T he smart thing to do would have been to keep going, in line with my original plan. After what happened with the cop, though, my eyes burned like my body was trying to cry and my magic just wouldn’t let it. The guilt didn’t abate after two hours, and I wasn’t about to hand the keys over to S?ren again, so I pulled off the highway at the next hole-in-the-wall motel I saw.

“Why are we stopping?”

I didn’t say anything, just got out of the car and slammed the door shut. I wasn’t in the mood to talk to that fucking dick right now. I headed into the tiny front office, where a boy who couldn’t be more than eighteen looked up from his video game a little incredulously.

“Seriously?”

“I need a room for a few hours.”

He wrinkled his nose. “Dude, we’re not that kind of hotel.”

I sighed. I was so done with dealing with smartasses for one night. “I need a room. Period. Full fucking stop. How much?”

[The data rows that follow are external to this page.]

===== src/modbus_rtu_frame_receiver_core.sv =====
// Modbus RTU request receiver. Each req transfer is one event: a UART byte
// (tuser = 0) or a t3.5 line silence (tuser = 1). Each event gives exactly one
// rsp transfer: in_item_ff registers the event and out_ff its parser result. One
// event is taken every cycle while rsp_tready does not stall the output, set by the
// single registered pass through the parser and its byte-wide crc-16 update (poly
// 0xA001, preset 0xFFFF). Payload bytes are flagged on rsp_tuser, and rsp_tlast
// marks the crc high byte, which carries crc_ok, the function code and the broadcast
// flag. own_address lives at byte address 0 of the csr port and resets to 2.
module modbus_rtu_frame_receiver_core
   import mbrtu_pkg::*;
(
   input  logic                  clock,
   input  logic                  reset,
   input  logic                  req_tvalid,
   output logic                  req_tready,
   input  logic [7:0]            req_tdata,   // rx_byte
   input  logic                  req_tuser,   // kind
   output logic                  rsp_tvalid,
   input  logic                  rsp_tready,
   output logic [RSP_DATA_W-1:0] rsp_tdata,   // payload_byte, crc_ok, function_code,
                                              // is_broadcast, frame_dropped, zero pad
   output logic                  rsp_tuser,   // payload_valid
   output logic                  rsp_tlast,   // frame_end
   input  logic                  csr_psel,
   input  logic                  csr_penable,
   input  logic                  csr_pwrite,
   input  logic [CSR_ADDR_W-1:0] csr_paddr,
   input  logic [31:0]           csr_pwdata,
   output logic [31:0]           csr_prdata,
   output logic                  csr_pready
);

   logic       in_valid_ff, in_valid_in;
   item_type   in_item_ff;
   logic       out_valid_ff, out_valid_in;
   result_type out_ff;
   result_type result;
   logic       advance;
   logic       accept;
   logic [7:0] own_address;

   mbrtu_csr u_csr (
      .clock       (clock),
      .reset       (reset),
      .csr_psel    (csr_psel),
      .csr_penable (csr_penable),
      .csr_pwrite  (csr_pwrite),
      .csr_paddr   (csr_paddr),
      .csr_pwdata  (csr_pwdata),
      .csr_prdata  (csr_prdata),
      .csr_pready  (csr_pready),
      .own_address (own_address)
   );

   mbrtu_frame_fsm u_fsm (
      .clock       (clock),
      .reset       (reset),
      .fire        (advance),
      .item        (in_item_ff),
      .own_address (own_address),
      .result      (result)
   );

   assign advance    = in_valid_ff && (!out_valid_ff || rsp_tready);
   assign req_tready = !in_valid_ff || advance;
   assign accept     = req_tvalid && req_tready;

   always_comb begin
      in_valid_in = in_valid_ff;
      if (accept) begin
         in_valid_in = 1'b1;
      end else if (advance) begin
         in_valid_in = 1'b0;
      end
      out_valid_in = out_valid_ff;
      if (advance) begin
         out_valid_in = 1'b1;
      end else if (rsp_tready) begin
         out_valid_in = 1'b0;
      end
   end

   always_ff @(posedge clock) begin
      if (reset) begin
         in_valid_ff  <= 1'b0;
         out_valid_ff <= 1'b0;
      end else begin
         in_valid_ff  <= in_valid_in;
         out_valid_ff <= out_valid_in;
      end
   end

   always_ff @(posedge clock) begin
      if (accept) begin
         in_item_ff.kind    <= req_tuser;
         in_item_ff.rx_byte <= req_tdata;
      end
      if (advance) begin
         out_ff <= result;
      end
   end

   assign rsp_tvalid = out_valid_ff;
   assign rsp_tuser  = out_ff.payload_valid;
   assign rsp_tlast  = out_ff.frame_end;
   assign rsp_tdata  = {5'b00000, out_ff.frame_dropped, out_ff.is_broadcast,
                        out_ff.function_code, out_ff.crc_ok, out_ff.payload_byte};

endmodule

“We have to charge you for the full night.”

I put both my hands on the counter and leaned in. “How. Much?”

The kid didn’t intimidate easily. “Twenty-nine ninety-nine. Hey, why is your car bouncing up and down?”

I didn’t even turn around. I didn’t want to know. “Because there’s a freak with a short attention span in it.” I passed him thirty bucks. “Key.”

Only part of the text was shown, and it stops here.